RECORDS PROVIDED =>
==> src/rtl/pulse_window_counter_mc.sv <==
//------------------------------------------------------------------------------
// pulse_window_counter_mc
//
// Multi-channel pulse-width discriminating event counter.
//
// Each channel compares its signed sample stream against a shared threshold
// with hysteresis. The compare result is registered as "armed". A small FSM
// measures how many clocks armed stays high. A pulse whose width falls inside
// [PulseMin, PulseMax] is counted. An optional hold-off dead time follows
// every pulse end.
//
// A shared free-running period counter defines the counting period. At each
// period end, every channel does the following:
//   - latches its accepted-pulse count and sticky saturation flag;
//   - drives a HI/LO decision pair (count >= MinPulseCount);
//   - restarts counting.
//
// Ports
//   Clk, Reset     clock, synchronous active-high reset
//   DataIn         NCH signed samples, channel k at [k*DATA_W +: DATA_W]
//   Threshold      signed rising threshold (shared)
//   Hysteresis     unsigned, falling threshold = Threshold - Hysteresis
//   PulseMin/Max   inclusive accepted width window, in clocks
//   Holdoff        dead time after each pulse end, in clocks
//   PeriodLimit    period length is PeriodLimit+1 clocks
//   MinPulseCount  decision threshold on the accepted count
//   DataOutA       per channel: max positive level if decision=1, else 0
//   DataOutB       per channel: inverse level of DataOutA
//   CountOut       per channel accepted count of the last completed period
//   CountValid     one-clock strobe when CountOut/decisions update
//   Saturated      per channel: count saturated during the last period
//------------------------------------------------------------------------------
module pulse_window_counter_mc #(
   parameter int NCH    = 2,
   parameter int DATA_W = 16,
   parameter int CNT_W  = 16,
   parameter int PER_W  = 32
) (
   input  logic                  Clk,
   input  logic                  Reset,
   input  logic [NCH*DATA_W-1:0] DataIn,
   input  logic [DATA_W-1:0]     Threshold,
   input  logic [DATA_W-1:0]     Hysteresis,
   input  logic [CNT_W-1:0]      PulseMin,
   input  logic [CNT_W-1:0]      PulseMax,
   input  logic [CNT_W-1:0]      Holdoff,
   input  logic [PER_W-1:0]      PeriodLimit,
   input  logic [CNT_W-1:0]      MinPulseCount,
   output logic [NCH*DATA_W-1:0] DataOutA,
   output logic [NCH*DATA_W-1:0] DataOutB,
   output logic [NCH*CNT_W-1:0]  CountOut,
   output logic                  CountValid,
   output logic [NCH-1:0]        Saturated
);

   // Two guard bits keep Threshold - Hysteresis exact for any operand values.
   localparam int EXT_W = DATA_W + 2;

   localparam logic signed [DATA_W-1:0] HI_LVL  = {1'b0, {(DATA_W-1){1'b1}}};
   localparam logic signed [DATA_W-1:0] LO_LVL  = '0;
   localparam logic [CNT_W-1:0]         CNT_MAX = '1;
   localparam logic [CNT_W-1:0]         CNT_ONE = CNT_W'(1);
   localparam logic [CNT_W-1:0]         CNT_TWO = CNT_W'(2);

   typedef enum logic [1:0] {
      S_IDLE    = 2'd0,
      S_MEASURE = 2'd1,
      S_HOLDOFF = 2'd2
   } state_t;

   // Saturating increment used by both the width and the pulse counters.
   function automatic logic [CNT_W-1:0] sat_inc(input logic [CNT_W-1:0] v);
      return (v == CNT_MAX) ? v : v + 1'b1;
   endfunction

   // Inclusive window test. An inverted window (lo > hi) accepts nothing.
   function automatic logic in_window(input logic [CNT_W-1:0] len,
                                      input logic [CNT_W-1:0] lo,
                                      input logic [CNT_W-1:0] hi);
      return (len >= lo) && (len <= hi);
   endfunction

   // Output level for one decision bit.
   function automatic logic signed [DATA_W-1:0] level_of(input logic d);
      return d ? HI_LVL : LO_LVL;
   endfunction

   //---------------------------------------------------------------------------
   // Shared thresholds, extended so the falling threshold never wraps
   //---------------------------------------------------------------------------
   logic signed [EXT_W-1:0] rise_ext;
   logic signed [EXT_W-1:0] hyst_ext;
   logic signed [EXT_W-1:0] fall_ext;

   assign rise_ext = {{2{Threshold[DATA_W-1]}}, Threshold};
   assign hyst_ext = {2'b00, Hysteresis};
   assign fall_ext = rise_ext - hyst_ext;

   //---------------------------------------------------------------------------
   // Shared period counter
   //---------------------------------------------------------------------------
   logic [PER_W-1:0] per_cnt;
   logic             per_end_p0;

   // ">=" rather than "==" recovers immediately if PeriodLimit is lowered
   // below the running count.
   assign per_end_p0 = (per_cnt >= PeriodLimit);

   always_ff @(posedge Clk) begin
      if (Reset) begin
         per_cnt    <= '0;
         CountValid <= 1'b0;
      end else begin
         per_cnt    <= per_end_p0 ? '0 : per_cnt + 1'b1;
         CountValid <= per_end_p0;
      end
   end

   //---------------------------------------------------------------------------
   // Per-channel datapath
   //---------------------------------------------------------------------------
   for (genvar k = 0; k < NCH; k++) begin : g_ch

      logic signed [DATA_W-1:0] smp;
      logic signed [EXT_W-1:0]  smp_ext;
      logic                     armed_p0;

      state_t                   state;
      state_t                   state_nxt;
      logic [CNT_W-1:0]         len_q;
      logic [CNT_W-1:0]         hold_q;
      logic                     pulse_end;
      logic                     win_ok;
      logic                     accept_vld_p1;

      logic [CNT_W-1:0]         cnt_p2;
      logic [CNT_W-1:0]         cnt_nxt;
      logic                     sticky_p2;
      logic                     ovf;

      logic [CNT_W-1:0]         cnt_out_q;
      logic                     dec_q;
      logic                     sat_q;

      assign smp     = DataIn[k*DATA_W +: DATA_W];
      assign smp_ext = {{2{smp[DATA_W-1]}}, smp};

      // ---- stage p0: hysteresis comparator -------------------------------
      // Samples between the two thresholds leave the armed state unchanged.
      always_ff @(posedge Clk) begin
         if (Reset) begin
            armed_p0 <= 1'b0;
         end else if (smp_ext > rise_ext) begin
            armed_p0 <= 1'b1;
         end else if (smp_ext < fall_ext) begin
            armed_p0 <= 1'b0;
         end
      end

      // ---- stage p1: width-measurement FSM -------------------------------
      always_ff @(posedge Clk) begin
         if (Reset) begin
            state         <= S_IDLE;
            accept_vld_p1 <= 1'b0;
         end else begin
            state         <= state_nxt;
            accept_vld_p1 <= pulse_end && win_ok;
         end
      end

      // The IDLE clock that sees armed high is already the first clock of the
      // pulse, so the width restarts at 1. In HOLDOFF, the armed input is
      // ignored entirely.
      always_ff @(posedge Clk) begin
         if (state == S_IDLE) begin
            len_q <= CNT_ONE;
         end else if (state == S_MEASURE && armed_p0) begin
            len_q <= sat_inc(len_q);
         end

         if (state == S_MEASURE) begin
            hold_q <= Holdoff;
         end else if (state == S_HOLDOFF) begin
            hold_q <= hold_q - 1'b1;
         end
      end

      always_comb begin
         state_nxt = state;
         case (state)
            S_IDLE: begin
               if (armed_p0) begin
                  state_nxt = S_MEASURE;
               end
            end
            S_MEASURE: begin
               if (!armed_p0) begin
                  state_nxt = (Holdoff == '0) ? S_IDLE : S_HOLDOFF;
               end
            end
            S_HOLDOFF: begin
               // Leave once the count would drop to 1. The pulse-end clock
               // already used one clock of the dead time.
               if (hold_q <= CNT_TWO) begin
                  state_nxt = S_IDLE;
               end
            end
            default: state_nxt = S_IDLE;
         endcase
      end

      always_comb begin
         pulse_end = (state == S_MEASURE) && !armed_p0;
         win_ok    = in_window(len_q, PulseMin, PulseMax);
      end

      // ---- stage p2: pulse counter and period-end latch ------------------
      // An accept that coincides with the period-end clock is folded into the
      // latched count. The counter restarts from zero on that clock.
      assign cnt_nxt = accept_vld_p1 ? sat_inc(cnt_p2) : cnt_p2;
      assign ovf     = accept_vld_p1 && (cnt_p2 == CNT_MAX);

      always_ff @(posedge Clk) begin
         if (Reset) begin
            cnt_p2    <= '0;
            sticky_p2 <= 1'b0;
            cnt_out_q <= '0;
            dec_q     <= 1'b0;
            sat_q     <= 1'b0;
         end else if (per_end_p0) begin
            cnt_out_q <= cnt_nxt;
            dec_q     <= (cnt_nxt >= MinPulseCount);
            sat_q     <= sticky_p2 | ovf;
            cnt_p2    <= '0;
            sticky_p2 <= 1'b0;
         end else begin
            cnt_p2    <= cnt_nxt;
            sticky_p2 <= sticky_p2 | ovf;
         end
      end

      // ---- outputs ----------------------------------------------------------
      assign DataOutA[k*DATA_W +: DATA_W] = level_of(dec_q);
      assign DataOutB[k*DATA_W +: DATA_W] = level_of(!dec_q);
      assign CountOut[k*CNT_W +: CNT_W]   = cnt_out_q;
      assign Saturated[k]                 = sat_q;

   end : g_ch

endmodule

--

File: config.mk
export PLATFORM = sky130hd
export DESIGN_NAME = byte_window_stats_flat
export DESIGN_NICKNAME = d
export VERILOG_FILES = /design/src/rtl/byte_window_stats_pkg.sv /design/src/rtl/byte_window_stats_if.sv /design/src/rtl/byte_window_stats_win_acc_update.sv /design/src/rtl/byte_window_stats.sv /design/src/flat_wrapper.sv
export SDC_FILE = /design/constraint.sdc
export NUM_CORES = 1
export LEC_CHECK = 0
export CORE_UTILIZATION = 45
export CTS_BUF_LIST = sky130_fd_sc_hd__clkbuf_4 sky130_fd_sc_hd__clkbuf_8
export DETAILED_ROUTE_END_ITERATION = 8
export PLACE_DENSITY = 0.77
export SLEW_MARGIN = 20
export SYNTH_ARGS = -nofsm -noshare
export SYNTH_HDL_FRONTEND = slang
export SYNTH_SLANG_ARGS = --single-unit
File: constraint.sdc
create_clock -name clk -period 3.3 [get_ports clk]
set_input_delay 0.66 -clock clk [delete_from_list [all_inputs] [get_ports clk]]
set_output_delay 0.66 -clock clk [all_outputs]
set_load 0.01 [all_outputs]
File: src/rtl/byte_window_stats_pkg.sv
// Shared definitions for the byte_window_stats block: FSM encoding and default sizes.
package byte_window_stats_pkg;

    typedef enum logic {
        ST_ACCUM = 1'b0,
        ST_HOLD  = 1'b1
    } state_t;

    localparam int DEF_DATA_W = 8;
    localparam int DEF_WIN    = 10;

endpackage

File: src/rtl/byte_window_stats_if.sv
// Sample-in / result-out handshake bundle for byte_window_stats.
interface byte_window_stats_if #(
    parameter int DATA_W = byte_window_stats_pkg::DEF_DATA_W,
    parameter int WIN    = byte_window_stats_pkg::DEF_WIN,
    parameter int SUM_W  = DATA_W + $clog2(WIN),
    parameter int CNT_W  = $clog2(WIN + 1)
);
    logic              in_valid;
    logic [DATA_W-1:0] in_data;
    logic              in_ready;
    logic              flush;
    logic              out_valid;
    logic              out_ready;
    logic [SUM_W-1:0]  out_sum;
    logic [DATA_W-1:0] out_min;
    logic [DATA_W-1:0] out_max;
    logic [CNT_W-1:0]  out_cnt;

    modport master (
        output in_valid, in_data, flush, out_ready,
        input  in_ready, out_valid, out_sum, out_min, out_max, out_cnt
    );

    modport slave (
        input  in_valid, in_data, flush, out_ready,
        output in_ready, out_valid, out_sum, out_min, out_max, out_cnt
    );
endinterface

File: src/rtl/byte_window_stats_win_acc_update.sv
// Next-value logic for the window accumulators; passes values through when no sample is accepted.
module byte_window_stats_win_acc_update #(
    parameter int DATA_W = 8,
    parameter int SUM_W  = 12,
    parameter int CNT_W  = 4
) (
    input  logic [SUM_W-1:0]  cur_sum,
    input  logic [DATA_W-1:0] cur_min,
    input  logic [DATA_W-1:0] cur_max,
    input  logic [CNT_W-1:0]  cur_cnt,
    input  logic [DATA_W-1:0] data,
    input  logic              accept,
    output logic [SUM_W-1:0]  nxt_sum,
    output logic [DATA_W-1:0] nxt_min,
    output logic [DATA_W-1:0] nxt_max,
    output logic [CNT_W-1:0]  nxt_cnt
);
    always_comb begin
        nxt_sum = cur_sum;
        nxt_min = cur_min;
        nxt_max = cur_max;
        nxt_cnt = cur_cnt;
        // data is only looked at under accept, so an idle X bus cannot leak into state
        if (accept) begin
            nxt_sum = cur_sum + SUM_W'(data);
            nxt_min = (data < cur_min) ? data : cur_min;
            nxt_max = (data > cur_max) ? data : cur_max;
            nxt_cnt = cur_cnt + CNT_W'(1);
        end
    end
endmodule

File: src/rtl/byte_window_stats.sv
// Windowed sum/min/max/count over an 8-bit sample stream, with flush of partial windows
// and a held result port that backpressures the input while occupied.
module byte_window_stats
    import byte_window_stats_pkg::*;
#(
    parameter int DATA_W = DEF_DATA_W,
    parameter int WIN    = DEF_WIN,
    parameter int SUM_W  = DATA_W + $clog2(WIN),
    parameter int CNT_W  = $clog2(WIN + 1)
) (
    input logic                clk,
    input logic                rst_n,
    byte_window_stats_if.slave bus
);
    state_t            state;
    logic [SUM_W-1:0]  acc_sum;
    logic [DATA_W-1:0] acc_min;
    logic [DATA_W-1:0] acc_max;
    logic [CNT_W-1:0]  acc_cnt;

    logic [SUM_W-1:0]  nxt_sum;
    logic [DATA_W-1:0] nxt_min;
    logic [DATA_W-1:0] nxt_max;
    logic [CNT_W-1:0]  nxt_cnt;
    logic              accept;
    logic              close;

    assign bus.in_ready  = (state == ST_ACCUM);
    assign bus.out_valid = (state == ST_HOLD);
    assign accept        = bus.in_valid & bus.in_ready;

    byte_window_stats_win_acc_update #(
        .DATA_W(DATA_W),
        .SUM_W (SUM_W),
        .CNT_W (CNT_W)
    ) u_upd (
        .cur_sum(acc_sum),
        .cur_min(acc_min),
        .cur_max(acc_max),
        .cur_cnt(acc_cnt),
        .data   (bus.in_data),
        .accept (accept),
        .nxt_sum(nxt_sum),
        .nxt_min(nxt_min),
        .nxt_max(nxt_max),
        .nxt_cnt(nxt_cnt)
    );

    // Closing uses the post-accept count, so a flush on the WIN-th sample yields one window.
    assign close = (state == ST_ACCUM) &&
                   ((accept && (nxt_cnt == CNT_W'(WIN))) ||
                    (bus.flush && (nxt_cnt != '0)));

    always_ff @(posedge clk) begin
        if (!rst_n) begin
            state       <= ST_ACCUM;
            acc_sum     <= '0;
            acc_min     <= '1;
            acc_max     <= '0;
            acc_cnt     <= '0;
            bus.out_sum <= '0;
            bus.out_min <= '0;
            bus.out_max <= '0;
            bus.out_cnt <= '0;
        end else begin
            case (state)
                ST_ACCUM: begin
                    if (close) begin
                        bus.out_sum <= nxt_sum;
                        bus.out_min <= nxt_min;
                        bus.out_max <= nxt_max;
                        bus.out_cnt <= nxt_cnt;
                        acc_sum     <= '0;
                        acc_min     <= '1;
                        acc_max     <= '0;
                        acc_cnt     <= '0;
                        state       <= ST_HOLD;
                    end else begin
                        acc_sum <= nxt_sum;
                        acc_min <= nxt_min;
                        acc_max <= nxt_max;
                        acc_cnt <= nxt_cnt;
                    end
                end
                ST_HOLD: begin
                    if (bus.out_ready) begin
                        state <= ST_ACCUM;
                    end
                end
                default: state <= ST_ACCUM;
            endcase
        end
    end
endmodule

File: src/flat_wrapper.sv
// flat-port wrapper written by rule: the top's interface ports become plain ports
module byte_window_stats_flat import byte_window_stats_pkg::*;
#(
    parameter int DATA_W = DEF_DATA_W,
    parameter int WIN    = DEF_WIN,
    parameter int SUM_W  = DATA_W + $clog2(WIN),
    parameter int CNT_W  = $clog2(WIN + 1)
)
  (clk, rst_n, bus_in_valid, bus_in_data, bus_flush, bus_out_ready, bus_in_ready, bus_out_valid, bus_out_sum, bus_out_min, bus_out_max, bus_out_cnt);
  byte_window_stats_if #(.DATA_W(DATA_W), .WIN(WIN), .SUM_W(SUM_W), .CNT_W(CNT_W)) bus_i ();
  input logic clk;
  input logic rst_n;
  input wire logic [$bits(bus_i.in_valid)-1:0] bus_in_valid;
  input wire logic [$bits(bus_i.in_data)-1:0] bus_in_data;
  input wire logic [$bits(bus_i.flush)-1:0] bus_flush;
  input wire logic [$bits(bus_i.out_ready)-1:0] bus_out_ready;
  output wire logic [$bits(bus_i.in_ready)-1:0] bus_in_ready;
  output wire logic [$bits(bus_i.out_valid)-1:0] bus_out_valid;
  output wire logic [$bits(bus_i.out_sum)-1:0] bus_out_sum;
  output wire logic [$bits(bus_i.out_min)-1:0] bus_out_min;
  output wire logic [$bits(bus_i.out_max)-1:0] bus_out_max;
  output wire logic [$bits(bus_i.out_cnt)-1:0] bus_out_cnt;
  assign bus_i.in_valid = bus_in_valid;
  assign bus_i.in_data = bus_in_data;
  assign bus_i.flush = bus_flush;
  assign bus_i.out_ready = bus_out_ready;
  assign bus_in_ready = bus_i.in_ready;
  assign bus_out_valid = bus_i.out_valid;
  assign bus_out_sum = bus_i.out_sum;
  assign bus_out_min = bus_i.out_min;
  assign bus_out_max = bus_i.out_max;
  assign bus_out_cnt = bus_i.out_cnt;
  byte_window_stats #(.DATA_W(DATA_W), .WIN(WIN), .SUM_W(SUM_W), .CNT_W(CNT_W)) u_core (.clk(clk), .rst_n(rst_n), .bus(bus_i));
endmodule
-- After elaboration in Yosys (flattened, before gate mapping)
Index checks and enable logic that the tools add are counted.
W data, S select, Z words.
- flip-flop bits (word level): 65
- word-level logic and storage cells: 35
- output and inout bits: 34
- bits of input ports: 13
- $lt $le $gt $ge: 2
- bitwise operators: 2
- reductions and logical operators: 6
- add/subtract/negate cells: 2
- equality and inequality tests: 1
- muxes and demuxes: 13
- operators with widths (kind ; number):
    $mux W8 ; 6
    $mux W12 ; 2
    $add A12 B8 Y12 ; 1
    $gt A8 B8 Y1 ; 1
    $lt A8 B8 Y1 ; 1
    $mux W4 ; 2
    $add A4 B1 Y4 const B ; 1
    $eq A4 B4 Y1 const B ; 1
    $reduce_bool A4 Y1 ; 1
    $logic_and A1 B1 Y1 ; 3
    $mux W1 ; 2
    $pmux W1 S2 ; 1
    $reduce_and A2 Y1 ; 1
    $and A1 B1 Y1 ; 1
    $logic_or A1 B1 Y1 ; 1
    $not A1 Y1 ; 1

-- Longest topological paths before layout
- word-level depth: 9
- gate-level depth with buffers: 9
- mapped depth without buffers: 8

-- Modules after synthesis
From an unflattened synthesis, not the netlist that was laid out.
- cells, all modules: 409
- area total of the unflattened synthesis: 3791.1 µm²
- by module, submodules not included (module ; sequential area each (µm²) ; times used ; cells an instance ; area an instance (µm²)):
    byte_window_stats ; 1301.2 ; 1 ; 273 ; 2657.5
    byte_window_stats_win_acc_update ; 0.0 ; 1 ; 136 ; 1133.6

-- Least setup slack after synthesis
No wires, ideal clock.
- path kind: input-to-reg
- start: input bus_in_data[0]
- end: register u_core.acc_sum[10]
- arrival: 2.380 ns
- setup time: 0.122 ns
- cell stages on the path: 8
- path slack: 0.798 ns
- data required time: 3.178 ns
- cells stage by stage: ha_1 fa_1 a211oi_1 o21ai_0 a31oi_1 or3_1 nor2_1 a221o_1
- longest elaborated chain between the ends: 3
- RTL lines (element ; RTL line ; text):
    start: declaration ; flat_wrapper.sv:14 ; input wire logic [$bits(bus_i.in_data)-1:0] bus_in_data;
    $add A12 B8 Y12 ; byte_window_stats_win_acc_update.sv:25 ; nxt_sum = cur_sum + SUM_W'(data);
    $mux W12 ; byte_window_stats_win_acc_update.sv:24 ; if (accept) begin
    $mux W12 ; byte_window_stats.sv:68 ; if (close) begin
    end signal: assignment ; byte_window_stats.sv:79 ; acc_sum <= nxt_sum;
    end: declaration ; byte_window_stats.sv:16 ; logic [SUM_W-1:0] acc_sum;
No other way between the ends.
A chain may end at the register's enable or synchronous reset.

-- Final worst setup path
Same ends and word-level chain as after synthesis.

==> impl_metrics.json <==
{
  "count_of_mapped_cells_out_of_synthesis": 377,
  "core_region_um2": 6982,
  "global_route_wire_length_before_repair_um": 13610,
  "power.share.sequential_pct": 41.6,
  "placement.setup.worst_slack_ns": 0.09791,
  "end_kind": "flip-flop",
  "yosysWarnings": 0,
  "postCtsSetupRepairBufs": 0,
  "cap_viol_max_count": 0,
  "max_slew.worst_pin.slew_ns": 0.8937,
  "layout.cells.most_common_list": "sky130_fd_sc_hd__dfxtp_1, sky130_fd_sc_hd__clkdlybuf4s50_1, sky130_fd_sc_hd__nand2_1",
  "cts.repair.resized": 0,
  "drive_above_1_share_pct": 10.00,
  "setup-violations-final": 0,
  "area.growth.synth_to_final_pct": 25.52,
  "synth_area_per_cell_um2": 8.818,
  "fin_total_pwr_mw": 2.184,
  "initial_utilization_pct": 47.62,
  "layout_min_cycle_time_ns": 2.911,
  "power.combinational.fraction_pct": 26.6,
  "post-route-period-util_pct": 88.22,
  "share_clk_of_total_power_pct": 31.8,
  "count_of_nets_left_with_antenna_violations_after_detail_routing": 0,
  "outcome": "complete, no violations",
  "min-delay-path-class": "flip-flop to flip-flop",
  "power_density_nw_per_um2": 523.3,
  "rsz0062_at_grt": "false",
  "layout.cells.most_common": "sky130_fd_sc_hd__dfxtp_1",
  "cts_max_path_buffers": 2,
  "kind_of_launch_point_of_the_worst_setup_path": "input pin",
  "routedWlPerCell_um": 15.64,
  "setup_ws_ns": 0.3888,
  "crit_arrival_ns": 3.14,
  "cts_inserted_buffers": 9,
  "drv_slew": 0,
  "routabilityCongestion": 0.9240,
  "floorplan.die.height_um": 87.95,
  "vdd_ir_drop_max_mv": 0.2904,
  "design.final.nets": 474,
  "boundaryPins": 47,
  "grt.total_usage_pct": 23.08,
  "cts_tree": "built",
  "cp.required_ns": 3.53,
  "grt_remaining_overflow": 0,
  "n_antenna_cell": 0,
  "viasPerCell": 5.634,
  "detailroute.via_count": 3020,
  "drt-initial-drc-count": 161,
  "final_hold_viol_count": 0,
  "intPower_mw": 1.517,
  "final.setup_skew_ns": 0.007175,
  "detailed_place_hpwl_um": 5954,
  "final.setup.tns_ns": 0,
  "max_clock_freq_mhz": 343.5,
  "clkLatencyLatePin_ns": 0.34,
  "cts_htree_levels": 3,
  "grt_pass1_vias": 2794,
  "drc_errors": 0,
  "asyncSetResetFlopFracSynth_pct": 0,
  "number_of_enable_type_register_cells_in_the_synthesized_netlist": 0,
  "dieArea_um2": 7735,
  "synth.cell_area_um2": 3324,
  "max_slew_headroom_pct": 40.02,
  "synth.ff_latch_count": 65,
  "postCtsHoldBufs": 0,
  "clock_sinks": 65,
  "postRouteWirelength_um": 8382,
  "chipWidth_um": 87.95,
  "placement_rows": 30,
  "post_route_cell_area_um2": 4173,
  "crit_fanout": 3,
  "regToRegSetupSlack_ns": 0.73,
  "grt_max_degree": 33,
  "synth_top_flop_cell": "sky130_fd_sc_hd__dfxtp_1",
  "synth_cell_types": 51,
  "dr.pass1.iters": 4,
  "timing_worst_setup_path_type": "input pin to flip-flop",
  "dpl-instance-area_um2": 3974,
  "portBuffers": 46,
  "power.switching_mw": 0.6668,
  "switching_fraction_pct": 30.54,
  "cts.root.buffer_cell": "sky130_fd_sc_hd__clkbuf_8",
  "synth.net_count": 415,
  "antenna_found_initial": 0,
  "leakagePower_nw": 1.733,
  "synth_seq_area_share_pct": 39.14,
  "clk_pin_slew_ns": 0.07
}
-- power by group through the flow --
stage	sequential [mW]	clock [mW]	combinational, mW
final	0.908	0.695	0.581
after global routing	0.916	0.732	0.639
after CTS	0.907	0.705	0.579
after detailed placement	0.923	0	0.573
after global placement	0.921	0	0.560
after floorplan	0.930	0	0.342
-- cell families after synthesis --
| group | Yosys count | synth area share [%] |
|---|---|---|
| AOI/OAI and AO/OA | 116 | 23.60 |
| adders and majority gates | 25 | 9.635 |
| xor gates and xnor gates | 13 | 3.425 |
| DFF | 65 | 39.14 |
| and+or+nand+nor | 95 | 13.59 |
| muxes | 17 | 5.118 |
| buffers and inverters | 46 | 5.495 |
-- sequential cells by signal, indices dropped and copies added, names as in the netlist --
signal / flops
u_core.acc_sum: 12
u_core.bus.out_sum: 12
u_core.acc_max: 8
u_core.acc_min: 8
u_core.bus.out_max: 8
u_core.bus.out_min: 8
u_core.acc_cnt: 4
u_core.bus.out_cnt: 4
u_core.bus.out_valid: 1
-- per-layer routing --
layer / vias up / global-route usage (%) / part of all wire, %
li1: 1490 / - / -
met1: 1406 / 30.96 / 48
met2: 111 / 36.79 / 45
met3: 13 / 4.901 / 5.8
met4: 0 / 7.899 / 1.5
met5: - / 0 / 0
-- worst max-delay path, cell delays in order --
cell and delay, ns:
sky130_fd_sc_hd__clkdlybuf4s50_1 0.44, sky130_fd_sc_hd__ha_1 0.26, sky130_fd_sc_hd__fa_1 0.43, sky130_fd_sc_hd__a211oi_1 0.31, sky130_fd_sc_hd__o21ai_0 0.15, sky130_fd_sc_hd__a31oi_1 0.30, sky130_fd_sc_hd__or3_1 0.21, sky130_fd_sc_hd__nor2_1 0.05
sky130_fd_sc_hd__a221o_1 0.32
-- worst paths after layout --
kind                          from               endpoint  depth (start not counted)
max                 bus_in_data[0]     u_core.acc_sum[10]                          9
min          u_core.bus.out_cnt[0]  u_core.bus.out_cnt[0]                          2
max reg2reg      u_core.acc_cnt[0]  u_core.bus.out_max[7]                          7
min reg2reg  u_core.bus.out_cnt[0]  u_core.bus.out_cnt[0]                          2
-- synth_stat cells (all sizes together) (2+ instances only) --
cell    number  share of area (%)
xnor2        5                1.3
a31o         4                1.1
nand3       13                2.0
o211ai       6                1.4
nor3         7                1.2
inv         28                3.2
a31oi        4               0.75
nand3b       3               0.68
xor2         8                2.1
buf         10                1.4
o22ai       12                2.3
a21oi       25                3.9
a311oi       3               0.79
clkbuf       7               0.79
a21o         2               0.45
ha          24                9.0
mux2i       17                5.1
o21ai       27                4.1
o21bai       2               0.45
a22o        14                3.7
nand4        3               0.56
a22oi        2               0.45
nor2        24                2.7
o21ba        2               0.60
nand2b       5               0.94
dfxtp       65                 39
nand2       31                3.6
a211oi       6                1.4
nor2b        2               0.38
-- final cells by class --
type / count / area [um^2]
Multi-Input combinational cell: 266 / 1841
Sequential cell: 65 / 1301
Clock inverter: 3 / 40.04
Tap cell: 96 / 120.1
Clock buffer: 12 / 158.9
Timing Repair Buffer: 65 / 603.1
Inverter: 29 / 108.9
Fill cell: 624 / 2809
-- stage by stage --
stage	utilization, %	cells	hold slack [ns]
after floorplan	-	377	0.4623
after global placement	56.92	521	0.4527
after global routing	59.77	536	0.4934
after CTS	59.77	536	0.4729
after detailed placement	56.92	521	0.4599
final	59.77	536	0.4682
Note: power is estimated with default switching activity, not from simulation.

WHAT TO DO => Take the stretch of lines above from the one containing "Tap cell: 96 / 120.1" through the one containing "Note: power is" and repeat it exactly, adding no other line.

ANSWER BOX =>
Tap cell: 96 / 120.1
Clock buffer: 12 / 158.9
Timing Repair Buffer: 65 / 603.1
Inverter: 29 / 108.9
Fill cell: 624 / 2809
-- stage by stage --
stage	utilization, %	cells	hold slack [ns]
after floorplan	-	377	0.4623
after global placement	56.92	521	0.4527
after global routing	59.77	536	0.4934
after CTS	59.77	536	0.4729
after detailed placement	56.92	521	0.4599
final	59.77	536	0.4682
Note: power is estimated with default switching activity, not from simulation.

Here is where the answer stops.